残業学(中原淳+パーソル総合研究所)レビュー

先日からちょいちょい読んでいる、立教大学教授の中原淳さんの著書です。題材から、分析の方法からして、結構ツボなんですよね。
(私は大学で統計学をかじったので)
本書では、日本で長時間残業が発生してきた歴史的な経緯、残業から発生しうるリスク、残業発生のメカニズム、残業削減施策、組織的な変革と、非常に体系的な形で、残業を学ぶことができます。
「残業は『集中』し、『感染』し、『遺伝』する」という表現は、言い得て妙だなと感じました。
情報化、グローバル化により、社会の動きのスピードがとても速くなった昨今、残業は、個人にとっても組織にとっても、重大なリスクをもつものであり、改善すべき問題です。

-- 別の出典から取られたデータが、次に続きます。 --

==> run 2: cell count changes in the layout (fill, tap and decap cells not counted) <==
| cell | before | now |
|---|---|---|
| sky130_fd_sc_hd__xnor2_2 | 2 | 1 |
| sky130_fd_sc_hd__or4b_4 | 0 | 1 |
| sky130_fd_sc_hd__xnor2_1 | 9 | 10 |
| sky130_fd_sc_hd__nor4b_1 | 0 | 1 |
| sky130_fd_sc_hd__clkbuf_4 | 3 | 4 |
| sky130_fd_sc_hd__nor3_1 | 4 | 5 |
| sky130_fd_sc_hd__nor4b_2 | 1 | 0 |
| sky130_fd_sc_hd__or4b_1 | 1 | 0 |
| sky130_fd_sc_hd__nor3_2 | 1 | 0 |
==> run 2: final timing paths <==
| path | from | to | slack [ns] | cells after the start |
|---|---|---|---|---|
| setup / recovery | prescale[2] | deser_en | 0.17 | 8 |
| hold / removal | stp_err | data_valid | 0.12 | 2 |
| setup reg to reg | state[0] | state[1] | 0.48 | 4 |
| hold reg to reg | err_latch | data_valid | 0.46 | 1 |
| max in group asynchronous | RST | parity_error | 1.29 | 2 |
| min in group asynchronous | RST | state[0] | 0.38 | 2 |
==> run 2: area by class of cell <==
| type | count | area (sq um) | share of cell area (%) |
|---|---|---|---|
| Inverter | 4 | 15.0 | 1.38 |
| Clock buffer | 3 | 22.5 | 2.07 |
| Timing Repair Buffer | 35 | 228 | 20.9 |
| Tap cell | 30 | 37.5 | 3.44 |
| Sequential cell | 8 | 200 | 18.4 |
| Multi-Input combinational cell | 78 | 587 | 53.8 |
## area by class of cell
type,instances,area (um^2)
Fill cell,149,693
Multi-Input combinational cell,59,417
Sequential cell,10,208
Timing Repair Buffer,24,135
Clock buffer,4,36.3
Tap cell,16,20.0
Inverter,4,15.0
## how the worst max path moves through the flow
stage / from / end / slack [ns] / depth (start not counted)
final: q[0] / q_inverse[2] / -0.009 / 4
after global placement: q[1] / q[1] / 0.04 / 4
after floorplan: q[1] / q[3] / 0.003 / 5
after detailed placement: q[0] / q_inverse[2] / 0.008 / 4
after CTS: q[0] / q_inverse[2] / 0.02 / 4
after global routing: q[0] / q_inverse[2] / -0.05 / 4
===== src/rtl/regfile_sp_param.sv =====
// Parameterised register file with one register doubling as a stack pointer.
// Push/pop adjust SP in place; wraparound raises sticky overflow/underflow flags.
module regfile_sp_param #(
  parameter int                DATA_W   = 8,
  parameter int                ADDR_W   = 2,
  parameter int                SP_IDX   = (1 << ADDR_W) - 1,
  parameter logic [DATA_W-1:0] SP_RESET = '1,
  parameter int                BYPASS   = 1
) (
  input  logic              clk,
  input  logic              rst_n,
  input  logic              we,
  input  logic [ADDR_W-1:0] rw_addr,
  input  logic [DATA_W-1:0] wd,
  input  logic              inc_sp,
  input  logic              dec_sp,
  input  logic              clr_flags,
  input  logic [ADDR_W-1:0] ra_addr,
  input  logic [ADDR_W-1:0] rb_addr,
  output logic [DATA_W-1:0] rd_a,
  output logic [DATA_W-1:0] rd_b,
  output logic [DATA_W-1:0] sp_out,
  output logic              sp_ovf,
  output logic              sp_unf
);

  localparam int                NREGS   = 1 << ADDR_W;
  localparam logic [ADDR_W-1:0] SP_ADDR = ADDR_W'(SP_IDX);

  logic [DATA_W-1:0] regs_reg [NREGS];
  logic              sp_ovf_reg;
  logic              sp_unf_reg;
  logic [DATA_W-1:0] sp_cur;
  logic [DATA_W-1:0] sp_next;
  logic              ovf_set;
  logic              unf_set;
  logic              sp_write;
  logic [NREGS-1:0]  wr_hit;

  assign sp_cur   = regs_reg[SP_ADDR];
  assign sp_write = we && (rw_addr == SP_ADDR);

  // The SP register is excluded here; its next value comes from sp_next.
  genvar gi;
  generate
    for (gi = 0; gi < NREGS; gi++) begin : g_hit
      if (gi == SP_IDX) begin : g_sp
        assign wr_hit[gi] = 1'b0;
      end else begin : g_gp
        assign wr_hit[gi] = we && (rw_addr == ADDR_W'(gi));
      end
    end
  endgenerate

  // An explicit SP write beats push, and push beats pop.
  always_comb begin
    sp_next = sp_cur;
    ovf_set = 1'b0;
    unf_set = 1'b0;
    if (sp_write) begin
      sp_next = wd;
    end else if (dec_sp) begin
      sp_next = sp_cur - DATA_W'(1);
      ovf_set = (sp_cur == '0);
    end else if (inc_sp) begin
      sp_next = sp_cur + DATA_W'(1);
      unf_set = (sp_cur == '1);
    end
  end

  always_ff @(posedge clk) begin
    if (!rst_n) begin
      for (int i = 0; i < NREGS; i++) begin
        regs_reg[i] <= (i == SP_IDX) ? SP_RESET : '0;
      end
    end else begin
      for (int i = 0; i < NREGS; i++) begin
        if (i == SP_IDX) begin
          regs_reg[i] <= sp_next;
        end else if (wr_hit[i]) begin
          regs_reg[i] <= wd;
        end
      end
    end
  end

  // Set has priority over clear so a wrap in the clearing cycle is not lost.
  always_ff @(posedge clk) begin
    if (!rst_n) begin
      sp_ovf_reg <= 1'b0;
      sp_unf_reg <= 1'b0;
    end else begin
      sp_ovf_reg <= ovf_set || (sp_ovf_reg && !clr_flags);
      sp_unf_reg <= unf_set || (sp_unf_reg && !clr_flags);
    end
  end

  // Forwarding covers wd only; sp_out always shows the stored SP.
  always_comb begin
    rd_a = regs_reg[ra_addr];
    rd_b = regs_reg[rb_addr];
    if ((BYPASS != 0) && we && (rw_addr == ra_addr)) rd_a = wd;
    if ((BYPASS != 0) && we && (rw_addr == rb_addr)) rd_b = wd;
  end

  assign sp_out = sp_cur;
  assign sp_ovf = sp_ovf_reg;
  assign sp_unf = sp_unf_reg;

endmodule


===== config.mk =====
export PLATFORM = sky130hd
export DESIGN_NAME = regfile_sp_param
export DESIGN_NICKNAME = d
export VERILOG_FILES = /design/src/rtl/regfile_sp_param.sv
export SDC_FILE = /design/constraint.sdc
export NUM_CORES = 1
export LEC_CHECK = 0
export ABC_CLOCK_PERIOD_IN_PS = 3100
export CAP_MARGIN = 20
export CORE_MARGIN = 4
export CORE_UTILIZATION = 52
export CTS_CLUSTER_DIAMETER = 30
export CTS_CLUSTER_SIZE = 30
export DETAILED_ROUTE_END_ITERATION = 7
export PLACE_DENSITY_LB_ADDON = 0.2
export SYNTH_ARGS = -nofsm -noshare
export SYNTH_HDL_FRONTEND = slang
export SYNTH_SLANG_ARGS = --single-unit

===== constraint.sdc =====
create_clock -name clk -period 3.1 [get_ports clk]
set_input_delay 0.93 -clock clk [delete_from_list [all_inputs] [get_ports clk]]
set_output_delay 0.93 -clock clk [all_outputs]
set_load 0.005 [all_outputs]

==> flow_metrics.tcl <==
set metrics [dict create \
    antenna_left 0 \
    wl_per_cell_microns 19.1 \
    drt-pass1-iter-count 4 \
    clk_pin_slew_ns 0.07 \
    std_cell_rows 24 \
    hold_depth 2 \
    ir_worst_vdd_mv 0.266 \
    hold_buffers 0 \
    synthCells 209 \
    ys_ff_latch 34 \
    start_util 0.540 \
    worstSetupPathType "in -> out" \
    avgSynthCellArea_sq_um 11.2 \
    fill_cells 287 \
    power.leakage_nw 1.35 \
    n_antenna_cell 0 \
    die_area_sq_mm 0.00566 \
    p_per_area_mw_per_mm2 433 \
    drtIter0Drc 108 \
    r2r_cells 9 \
    yosysTopAreaCell "edfxtp_1" \
    cts_tree "done" \
    worst_slew_pin_slew_ns 0.473 \
    dp_hpwl_microns 4680 \
    antenna_found_initial 0 \
    instances_no_fill 350 \
    io_pins 46 \
    yosysUniqueCellTypes 42 \
    reg2reg_setup_slack_ns 1.06 \
    seqCellArea_sq_um 921 \
    hold_start "sp_ovf" \
    route.detailed.drc 0 \
    cp_data_arrival_time_ns 2.16 \
    die_w_microns 75.2 \
    final_util 0.771 \
    outcome "complete, no violations" \
    crit_required_ns 2.17 \
    grt_pass1_vias 2141 \
    nets 324 \
    r2r-end "regs_reg[3][6]" \
    cp-start-kind "primary input" \
    p_total_mw 1.45 \
    dpl_cell_area_sq_mm 0.00312 \
    final_common_cell "buf_4" \
    skew_ns 0.00112 \
    grt_pass1_wl_microns 10600 \
    syn_nets 236 \
    dpl.cell_count 332 \
    cts_buffer_depth 2 \
    hold_viol 0 \
    syn2layout_area_growth_pct 42.7 \
    hold_ws_ns 0.483 \
    r2r-start "regs_reg[3][0]" \
    crit_path_end_kind "primary output" \
    largest_reg_flops 32 \
    synth_top_area_frac 0.307 \
    clock_latency_ns 0.29 \
    cp_max_fo 6 \
    syn_area_sq_mm 0.00235 \
    period_minus_slack_ns 3.09 \
    slew_headroom 0.684 \
    viasPerCell 5.97 \
    gp_congestion 0.887 \
    vias 2089 \
    drive_above_1_share 0.366 \
    ys_top_cells_by_area "edfxtp_1 (31%), mux4_2 (15%), dfxtp_1 (8.5%)" \
    cts_root_buf "clkbuf_8" \
    maxCapViolations 0 \
    cts_max_level 2 \
    mostFrequentLayoutCells "buf_4 (39), edfxtp_1 (24), and2_1 (23), clkdlybuf4s50_1 (22), mux4_2 (16)" \
    cts.sinks 34 \
    hold_path.class "reg -> reg" \
    io_buffers 45 \
    setup_viol 0 \
    fmax_mhz 324 \
    coreArea_sq_mm 0.00435 \
    cts_buffers 5 \
    min_to "sp_ovf" \
    synth_seq_area_share 0.392 \
    finalInstanceArea_sq_mm 0.00336 \
    dieHeight_microns 75.2 \
    wl_microns 6700 \
    period_share 0.997 \
    overflow 0 \
    multi_input_comb_area_sq_mm 0.00143 \
    grt_usage 0.255 \
    slew_violations 0 \
    yosys_warnings 0 \
    grt_max_degree 17 \
]
how the worst max path moves through the flow:
stage	slack, ns	cells after the start	from	end
after floorplan	0.21	3	ra_addr[0]	rd_a[0]
after global placement	-0.64	5	rb_addr[0]	rd_b[3]
after detailed placement	-0.67	5	ra_addr[0]	rd_a[3]
after CTS	0.001	5	rb_addr[0]	rd_b[7]
after global routing	-0.004	8	ra_addr[0]	rd_a[5]
final	0.01	7	ra_addr[1]	rd_a[5]
synth_stat cells (all sizes together):
library cell	number
nor2b	4
nor3b	3
and2	23
o311ai	1
o21ai	12
nor3	4
and3	3
mux4	16
a31oi	1
nand2b	4
inv	6
mux2	14
fa	1
o21a	3
a2111o	1
dfxtp	10
nand3	5
nor4	4
edfxtp	24
a21boi	2
ha	6
nand4b	1
mux2i	3
a21o	2
a211oi	3
a221oi	1
o311a	1
a21oi	6
nor2	10
a22oi	1
xnor2	5
a32oi	1
nand2	14
or2	1
o211ai	2
nand4	1
clkbuf	5
buf	5
final cells by class:
type                       count  area share
clock inverter                 2     0.00447
tap                           52      0.0194
inverter                       6     0.00671
multi-input combinational    159       0.425
timing repair buffer          91       0.242
sequential                    34       0.274
clock buffer                   6      0.0280
worst max-delay path: stages:
cell	delay, ns
buf_2	0.16
xnor2_2	0.25
nand3_4	0.13
buf_6	0.15
buf_4	0.13
mux2_4	0.29
buf_6	0.11
routing by layer:
metal,GRT usage,vias to the layer above,routed length (microns)
li1,-,974,-
met1,0.313,1027,2770
met2,0.454,73,3510
met3,0.0387,15,302
met4,0.0893,0,117
met5,0,-,0
metrics by stage:
step	setup slack [ns]	setup TNS (ns)
after global placement	-0.636	-9.83
after CTS	0.00124	0
final	0.00958	0
after floorplan	0.206	0
after detailed placement	-0.671	-10.17
after global routing	-0.00418	-0.00418
power breakdown:
group / switching (mW) / internal (mW) / total, mW
combinational: 0.209 / 0.295 / 0.504
clock: 0.167 / 0.206 / 0.373
sequential: 0.0491 / 0.528 / 0.577
timing repair:
item | 4_1_cts | 5_1_grt
setup buffers | 8 | 0
pin swaps | 6 | 1
hold endpoints to repair | 0 | 0
resized for setup | 78 | 13
setup endpoints to repair | 16 | 12
cloned | 2 | 0
logic make-up after synthesis:
family / synth area share
xor gates and xnor gates: 0.0186
buffers and inverters: 0.0282
muxes: 0.233
and+or+nand+nor: 0.179
DFF: 0.392
adders and majority gates: 0.0404
AOI/OAI and AO/OA: 0.109
(Power assumes the default switching activity.)
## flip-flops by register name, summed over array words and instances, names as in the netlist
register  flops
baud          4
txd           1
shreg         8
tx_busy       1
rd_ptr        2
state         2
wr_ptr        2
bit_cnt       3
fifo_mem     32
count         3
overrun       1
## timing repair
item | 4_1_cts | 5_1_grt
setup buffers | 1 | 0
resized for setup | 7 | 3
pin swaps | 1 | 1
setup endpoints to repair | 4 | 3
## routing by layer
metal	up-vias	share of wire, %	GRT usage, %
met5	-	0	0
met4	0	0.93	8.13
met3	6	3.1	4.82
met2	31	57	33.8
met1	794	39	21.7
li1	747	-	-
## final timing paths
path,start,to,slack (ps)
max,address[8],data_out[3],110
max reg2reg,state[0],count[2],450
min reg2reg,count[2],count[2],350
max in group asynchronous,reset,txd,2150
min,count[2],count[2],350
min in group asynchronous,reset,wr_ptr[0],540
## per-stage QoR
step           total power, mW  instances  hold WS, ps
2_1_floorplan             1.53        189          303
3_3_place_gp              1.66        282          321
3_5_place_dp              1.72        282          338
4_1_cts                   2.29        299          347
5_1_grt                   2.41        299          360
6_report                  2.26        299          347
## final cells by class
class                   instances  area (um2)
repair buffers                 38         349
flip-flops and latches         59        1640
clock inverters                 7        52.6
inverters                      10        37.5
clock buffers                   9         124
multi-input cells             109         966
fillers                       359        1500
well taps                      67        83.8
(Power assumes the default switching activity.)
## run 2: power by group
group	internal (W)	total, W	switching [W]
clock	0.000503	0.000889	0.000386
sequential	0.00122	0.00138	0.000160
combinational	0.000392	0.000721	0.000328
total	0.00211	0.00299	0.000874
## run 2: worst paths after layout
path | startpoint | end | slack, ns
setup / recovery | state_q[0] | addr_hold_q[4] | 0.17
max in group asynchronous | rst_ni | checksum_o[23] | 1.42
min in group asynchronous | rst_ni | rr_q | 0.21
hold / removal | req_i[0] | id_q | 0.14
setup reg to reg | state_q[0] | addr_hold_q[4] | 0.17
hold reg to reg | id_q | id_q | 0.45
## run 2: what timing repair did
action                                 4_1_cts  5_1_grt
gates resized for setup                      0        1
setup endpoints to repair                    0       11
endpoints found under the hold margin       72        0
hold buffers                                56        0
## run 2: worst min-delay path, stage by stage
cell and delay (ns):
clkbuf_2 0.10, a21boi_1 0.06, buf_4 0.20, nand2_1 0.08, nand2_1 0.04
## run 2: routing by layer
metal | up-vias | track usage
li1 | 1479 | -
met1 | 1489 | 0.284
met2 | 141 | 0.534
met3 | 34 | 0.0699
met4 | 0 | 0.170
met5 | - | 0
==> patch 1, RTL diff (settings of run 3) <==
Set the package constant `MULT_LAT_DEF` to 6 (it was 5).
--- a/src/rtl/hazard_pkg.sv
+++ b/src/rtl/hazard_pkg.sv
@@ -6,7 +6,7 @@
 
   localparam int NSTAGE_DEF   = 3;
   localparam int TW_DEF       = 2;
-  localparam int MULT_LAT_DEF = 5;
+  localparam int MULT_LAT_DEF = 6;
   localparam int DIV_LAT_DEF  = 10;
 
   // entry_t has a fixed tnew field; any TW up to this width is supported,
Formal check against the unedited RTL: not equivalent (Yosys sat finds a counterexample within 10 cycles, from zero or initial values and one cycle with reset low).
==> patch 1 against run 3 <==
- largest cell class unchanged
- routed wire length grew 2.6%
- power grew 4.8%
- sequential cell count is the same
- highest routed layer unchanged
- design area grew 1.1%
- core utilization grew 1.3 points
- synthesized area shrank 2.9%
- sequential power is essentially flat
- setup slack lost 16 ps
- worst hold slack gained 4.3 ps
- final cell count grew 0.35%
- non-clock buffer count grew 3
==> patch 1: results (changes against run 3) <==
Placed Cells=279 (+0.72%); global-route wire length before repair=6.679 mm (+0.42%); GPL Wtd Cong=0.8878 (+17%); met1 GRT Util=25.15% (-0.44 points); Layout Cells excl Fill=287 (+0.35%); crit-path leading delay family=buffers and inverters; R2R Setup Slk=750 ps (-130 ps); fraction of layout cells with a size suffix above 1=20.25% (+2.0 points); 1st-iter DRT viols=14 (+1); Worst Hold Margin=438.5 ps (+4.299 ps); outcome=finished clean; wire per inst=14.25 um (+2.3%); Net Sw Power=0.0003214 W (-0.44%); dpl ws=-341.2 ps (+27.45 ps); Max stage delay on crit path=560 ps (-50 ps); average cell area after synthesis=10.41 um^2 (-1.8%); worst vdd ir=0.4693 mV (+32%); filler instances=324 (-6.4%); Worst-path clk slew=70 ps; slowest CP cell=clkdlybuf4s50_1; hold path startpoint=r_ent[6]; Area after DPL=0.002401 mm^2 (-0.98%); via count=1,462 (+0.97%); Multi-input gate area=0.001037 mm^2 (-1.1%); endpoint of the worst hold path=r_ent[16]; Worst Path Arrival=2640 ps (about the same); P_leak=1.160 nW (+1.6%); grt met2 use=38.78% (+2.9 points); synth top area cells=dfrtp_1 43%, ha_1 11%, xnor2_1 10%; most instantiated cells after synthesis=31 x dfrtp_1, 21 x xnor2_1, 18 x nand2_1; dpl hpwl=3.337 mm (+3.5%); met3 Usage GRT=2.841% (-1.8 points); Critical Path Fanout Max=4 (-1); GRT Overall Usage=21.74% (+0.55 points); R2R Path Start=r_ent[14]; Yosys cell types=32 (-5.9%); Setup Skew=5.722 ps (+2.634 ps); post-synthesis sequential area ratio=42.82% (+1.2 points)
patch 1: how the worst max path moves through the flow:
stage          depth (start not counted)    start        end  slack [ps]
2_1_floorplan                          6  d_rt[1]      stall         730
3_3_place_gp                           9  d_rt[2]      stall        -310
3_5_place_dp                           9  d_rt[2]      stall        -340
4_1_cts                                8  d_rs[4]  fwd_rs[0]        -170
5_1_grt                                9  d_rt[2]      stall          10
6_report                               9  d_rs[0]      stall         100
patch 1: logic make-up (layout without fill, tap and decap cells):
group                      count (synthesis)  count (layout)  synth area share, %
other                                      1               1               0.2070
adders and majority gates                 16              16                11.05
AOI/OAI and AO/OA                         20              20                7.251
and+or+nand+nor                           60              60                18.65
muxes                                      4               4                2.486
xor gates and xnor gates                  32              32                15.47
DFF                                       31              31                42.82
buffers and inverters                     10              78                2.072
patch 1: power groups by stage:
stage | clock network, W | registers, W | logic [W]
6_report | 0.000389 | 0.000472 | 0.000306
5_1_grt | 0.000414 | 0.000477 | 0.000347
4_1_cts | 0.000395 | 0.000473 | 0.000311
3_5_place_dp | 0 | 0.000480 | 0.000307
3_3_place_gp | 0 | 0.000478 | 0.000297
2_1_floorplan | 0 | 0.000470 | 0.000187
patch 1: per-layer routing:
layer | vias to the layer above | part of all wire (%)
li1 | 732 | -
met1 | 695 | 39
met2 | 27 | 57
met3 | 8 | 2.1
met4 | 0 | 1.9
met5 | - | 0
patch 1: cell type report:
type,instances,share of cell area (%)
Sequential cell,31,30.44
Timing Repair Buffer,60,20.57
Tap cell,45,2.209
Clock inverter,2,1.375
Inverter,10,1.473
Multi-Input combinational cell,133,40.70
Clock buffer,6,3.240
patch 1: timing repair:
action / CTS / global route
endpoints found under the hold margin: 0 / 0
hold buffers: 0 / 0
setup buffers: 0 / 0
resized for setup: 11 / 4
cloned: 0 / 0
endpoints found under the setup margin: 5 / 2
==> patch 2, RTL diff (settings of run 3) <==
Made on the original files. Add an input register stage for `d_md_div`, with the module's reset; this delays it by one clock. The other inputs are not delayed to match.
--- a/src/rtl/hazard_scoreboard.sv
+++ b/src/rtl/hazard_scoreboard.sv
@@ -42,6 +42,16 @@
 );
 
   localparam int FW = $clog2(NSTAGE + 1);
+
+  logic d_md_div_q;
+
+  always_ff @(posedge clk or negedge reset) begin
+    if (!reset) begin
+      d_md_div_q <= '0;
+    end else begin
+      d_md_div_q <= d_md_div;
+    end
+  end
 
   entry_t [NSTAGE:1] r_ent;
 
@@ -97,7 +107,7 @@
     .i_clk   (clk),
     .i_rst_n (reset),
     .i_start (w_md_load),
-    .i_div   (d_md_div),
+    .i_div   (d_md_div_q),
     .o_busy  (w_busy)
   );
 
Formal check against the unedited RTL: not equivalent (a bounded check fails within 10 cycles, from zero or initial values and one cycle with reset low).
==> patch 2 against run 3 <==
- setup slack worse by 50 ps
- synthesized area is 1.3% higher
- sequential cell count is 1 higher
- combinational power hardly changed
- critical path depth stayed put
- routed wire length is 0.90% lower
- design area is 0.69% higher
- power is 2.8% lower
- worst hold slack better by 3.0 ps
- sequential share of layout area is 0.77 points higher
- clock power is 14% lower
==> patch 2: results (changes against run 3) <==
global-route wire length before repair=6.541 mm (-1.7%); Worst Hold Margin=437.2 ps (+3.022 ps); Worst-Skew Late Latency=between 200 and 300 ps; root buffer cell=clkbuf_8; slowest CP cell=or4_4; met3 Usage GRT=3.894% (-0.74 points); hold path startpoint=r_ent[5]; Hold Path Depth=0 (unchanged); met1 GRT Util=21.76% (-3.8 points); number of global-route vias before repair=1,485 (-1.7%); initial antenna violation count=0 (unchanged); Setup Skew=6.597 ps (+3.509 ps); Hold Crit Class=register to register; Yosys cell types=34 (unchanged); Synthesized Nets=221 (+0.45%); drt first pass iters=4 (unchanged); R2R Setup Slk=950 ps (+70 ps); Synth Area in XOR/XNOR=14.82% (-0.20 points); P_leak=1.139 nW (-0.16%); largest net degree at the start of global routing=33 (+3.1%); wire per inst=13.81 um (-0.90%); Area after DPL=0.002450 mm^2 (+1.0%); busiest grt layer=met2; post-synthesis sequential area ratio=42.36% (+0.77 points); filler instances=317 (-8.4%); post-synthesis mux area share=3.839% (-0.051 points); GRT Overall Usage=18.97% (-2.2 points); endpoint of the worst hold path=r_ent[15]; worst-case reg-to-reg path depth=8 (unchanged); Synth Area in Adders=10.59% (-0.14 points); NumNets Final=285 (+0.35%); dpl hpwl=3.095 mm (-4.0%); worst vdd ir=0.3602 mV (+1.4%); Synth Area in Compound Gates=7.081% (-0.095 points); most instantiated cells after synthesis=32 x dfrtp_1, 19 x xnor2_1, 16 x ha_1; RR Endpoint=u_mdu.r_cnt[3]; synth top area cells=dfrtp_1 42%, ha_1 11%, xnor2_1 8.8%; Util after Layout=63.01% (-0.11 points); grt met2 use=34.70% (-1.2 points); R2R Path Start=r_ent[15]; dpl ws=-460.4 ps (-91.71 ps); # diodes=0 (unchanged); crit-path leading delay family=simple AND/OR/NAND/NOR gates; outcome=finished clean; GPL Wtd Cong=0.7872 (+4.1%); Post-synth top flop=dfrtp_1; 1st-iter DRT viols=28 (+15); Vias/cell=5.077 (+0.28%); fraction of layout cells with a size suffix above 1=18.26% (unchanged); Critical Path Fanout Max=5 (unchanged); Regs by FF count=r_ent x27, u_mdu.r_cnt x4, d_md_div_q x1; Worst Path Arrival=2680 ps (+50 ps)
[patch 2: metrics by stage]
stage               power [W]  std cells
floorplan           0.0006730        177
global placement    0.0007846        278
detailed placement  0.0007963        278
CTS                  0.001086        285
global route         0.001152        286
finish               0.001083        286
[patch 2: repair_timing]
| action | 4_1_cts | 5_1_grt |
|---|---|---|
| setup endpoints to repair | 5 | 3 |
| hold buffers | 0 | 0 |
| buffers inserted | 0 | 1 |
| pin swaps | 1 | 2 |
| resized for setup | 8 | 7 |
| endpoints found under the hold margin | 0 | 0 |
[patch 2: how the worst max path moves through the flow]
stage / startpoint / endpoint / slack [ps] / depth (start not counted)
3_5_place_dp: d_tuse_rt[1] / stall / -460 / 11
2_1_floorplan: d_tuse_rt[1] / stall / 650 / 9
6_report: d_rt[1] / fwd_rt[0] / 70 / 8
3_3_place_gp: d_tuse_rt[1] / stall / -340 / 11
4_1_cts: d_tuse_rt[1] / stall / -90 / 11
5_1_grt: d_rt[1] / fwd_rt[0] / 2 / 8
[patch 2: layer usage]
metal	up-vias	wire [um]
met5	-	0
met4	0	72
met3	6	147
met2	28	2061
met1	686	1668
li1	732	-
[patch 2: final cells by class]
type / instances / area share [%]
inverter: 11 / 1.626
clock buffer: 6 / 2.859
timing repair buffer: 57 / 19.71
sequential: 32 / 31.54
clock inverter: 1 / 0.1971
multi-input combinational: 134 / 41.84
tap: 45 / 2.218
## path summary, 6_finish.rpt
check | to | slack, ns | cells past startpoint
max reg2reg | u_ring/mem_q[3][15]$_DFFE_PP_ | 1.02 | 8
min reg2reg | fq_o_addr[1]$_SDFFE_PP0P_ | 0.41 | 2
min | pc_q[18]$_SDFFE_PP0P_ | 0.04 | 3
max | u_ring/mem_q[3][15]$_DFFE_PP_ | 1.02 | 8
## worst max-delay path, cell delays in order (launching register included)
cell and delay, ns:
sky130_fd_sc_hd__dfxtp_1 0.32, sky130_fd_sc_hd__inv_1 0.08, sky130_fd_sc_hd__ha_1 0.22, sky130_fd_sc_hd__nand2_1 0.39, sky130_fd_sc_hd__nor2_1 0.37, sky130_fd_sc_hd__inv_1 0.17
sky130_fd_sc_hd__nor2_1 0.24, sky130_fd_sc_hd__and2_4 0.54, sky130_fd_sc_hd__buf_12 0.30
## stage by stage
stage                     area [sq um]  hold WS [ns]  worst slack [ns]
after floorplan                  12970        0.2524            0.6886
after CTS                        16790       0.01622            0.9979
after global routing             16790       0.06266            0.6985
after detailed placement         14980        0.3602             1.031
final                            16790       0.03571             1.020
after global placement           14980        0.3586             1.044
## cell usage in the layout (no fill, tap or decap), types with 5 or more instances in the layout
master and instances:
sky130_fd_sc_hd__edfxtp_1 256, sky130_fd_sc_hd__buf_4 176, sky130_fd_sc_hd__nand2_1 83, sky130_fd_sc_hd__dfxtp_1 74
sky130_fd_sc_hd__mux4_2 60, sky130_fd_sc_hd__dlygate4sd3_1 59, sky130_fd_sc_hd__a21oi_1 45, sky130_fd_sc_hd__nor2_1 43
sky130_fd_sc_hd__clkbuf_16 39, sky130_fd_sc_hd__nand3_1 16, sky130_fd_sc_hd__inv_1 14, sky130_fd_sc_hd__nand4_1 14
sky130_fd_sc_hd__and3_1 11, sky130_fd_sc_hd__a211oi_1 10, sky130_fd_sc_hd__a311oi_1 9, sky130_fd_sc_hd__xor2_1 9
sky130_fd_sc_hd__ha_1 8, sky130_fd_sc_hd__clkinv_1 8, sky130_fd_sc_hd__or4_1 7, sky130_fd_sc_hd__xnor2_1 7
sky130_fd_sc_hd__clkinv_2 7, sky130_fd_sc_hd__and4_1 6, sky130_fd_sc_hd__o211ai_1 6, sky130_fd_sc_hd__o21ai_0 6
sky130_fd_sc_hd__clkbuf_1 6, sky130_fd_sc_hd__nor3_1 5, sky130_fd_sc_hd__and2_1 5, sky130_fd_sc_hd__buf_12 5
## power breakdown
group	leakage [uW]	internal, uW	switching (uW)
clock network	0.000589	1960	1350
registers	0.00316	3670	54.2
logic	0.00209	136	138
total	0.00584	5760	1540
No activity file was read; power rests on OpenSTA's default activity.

回帰分析の結果や、行動経済学(プロスペクト理論)・心理学(フローの概念)などを用いた学際的な研究というのには納得できましたし、興味深かったです。
また、非常に良いなぁと思ったのは「はじめに」でも書かれていますが、課題を明らかにするだけでなく、「現場の変革につながる」ということを意識され、課題解決のための方法も考えられていることです。
マネジメント層には是非読んでほしい一冊です。平社員の私も、できる部分から始め、組織をよくできるようにしていきたいです。